_Requirement_
Check each line of the data below for the string "assign", then state how many have it and nothing else.

_Provided records_
──────────
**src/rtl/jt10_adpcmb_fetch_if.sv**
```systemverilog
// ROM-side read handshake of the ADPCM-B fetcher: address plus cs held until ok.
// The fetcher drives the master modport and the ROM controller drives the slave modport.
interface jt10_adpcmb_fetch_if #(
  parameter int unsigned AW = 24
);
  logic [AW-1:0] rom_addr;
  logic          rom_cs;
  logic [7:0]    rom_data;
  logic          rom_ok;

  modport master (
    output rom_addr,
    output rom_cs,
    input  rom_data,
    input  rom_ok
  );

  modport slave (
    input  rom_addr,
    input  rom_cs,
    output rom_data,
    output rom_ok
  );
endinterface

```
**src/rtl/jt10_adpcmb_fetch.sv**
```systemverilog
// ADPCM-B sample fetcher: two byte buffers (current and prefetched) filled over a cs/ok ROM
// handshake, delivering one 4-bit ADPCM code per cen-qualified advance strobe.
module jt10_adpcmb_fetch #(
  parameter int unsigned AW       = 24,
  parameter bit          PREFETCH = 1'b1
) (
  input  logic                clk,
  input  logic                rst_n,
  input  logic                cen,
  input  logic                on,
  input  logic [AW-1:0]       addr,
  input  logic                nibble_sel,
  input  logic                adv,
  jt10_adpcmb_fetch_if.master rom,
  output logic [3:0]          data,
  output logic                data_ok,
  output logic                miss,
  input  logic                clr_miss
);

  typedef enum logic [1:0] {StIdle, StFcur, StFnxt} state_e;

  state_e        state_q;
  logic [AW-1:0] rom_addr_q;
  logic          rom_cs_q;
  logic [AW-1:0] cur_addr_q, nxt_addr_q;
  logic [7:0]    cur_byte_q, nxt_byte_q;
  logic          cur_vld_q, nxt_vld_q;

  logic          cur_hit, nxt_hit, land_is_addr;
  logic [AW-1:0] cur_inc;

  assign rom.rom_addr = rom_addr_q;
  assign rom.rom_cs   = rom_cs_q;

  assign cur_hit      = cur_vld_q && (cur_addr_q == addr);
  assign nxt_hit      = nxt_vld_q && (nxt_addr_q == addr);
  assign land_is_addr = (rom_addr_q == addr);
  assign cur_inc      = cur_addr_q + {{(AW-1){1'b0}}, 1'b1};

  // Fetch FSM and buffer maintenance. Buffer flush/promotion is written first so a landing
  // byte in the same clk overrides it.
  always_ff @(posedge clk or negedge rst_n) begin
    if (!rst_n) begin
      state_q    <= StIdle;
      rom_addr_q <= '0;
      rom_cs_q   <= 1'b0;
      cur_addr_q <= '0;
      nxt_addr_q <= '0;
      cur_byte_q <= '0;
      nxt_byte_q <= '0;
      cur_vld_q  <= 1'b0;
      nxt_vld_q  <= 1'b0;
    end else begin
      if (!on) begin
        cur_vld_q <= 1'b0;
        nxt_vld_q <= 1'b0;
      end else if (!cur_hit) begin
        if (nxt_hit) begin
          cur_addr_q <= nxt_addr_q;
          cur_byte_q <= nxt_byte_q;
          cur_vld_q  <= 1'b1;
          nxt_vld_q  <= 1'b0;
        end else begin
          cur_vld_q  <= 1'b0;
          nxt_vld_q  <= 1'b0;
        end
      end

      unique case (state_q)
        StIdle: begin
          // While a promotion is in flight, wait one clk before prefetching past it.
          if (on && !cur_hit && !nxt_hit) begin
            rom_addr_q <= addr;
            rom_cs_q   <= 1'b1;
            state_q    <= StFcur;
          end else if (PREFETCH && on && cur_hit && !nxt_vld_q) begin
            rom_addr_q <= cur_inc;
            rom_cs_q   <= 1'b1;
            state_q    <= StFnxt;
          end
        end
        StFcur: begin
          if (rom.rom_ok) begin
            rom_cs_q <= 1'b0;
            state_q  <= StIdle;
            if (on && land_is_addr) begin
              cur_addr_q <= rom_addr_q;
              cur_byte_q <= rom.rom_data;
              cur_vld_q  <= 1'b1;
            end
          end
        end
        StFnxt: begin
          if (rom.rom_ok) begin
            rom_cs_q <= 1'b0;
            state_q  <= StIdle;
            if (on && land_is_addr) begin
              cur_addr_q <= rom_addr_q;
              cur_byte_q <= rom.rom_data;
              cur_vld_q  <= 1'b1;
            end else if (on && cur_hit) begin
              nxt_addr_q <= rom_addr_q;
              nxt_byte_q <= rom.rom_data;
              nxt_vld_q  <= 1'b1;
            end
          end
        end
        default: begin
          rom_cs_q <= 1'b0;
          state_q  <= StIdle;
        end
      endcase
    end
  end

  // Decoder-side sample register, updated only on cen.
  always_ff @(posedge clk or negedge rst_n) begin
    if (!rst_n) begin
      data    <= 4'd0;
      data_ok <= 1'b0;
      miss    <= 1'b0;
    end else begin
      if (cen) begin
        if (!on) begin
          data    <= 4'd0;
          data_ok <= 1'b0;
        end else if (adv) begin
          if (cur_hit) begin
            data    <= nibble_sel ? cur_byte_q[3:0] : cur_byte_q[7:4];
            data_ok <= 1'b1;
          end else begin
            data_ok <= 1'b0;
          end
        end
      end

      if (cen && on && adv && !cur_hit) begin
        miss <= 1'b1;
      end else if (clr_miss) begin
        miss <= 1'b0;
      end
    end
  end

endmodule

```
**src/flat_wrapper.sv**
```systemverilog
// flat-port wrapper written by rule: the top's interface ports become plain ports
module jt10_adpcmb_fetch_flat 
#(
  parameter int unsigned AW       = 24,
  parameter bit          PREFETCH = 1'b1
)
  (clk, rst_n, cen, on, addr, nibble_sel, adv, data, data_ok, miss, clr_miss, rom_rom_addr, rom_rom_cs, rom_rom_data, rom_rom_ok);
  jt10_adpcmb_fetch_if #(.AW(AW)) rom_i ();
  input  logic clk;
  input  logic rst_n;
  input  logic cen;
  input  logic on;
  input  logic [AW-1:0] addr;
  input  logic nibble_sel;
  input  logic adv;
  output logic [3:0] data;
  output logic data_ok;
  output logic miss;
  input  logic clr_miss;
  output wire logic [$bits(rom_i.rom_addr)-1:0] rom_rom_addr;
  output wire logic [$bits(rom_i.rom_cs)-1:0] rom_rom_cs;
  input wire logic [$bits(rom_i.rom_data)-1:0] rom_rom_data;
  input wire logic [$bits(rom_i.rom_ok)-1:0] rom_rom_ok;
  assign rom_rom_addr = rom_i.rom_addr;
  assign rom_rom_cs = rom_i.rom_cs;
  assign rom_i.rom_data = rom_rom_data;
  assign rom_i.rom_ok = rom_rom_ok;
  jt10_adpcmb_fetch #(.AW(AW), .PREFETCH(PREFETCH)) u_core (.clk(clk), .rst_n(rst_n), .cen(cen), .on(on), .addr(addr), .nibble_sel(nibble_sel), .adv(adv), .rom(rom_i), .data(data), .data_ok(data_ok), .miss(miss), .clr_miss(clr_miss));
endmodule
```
──────────
_Completed exercise_
10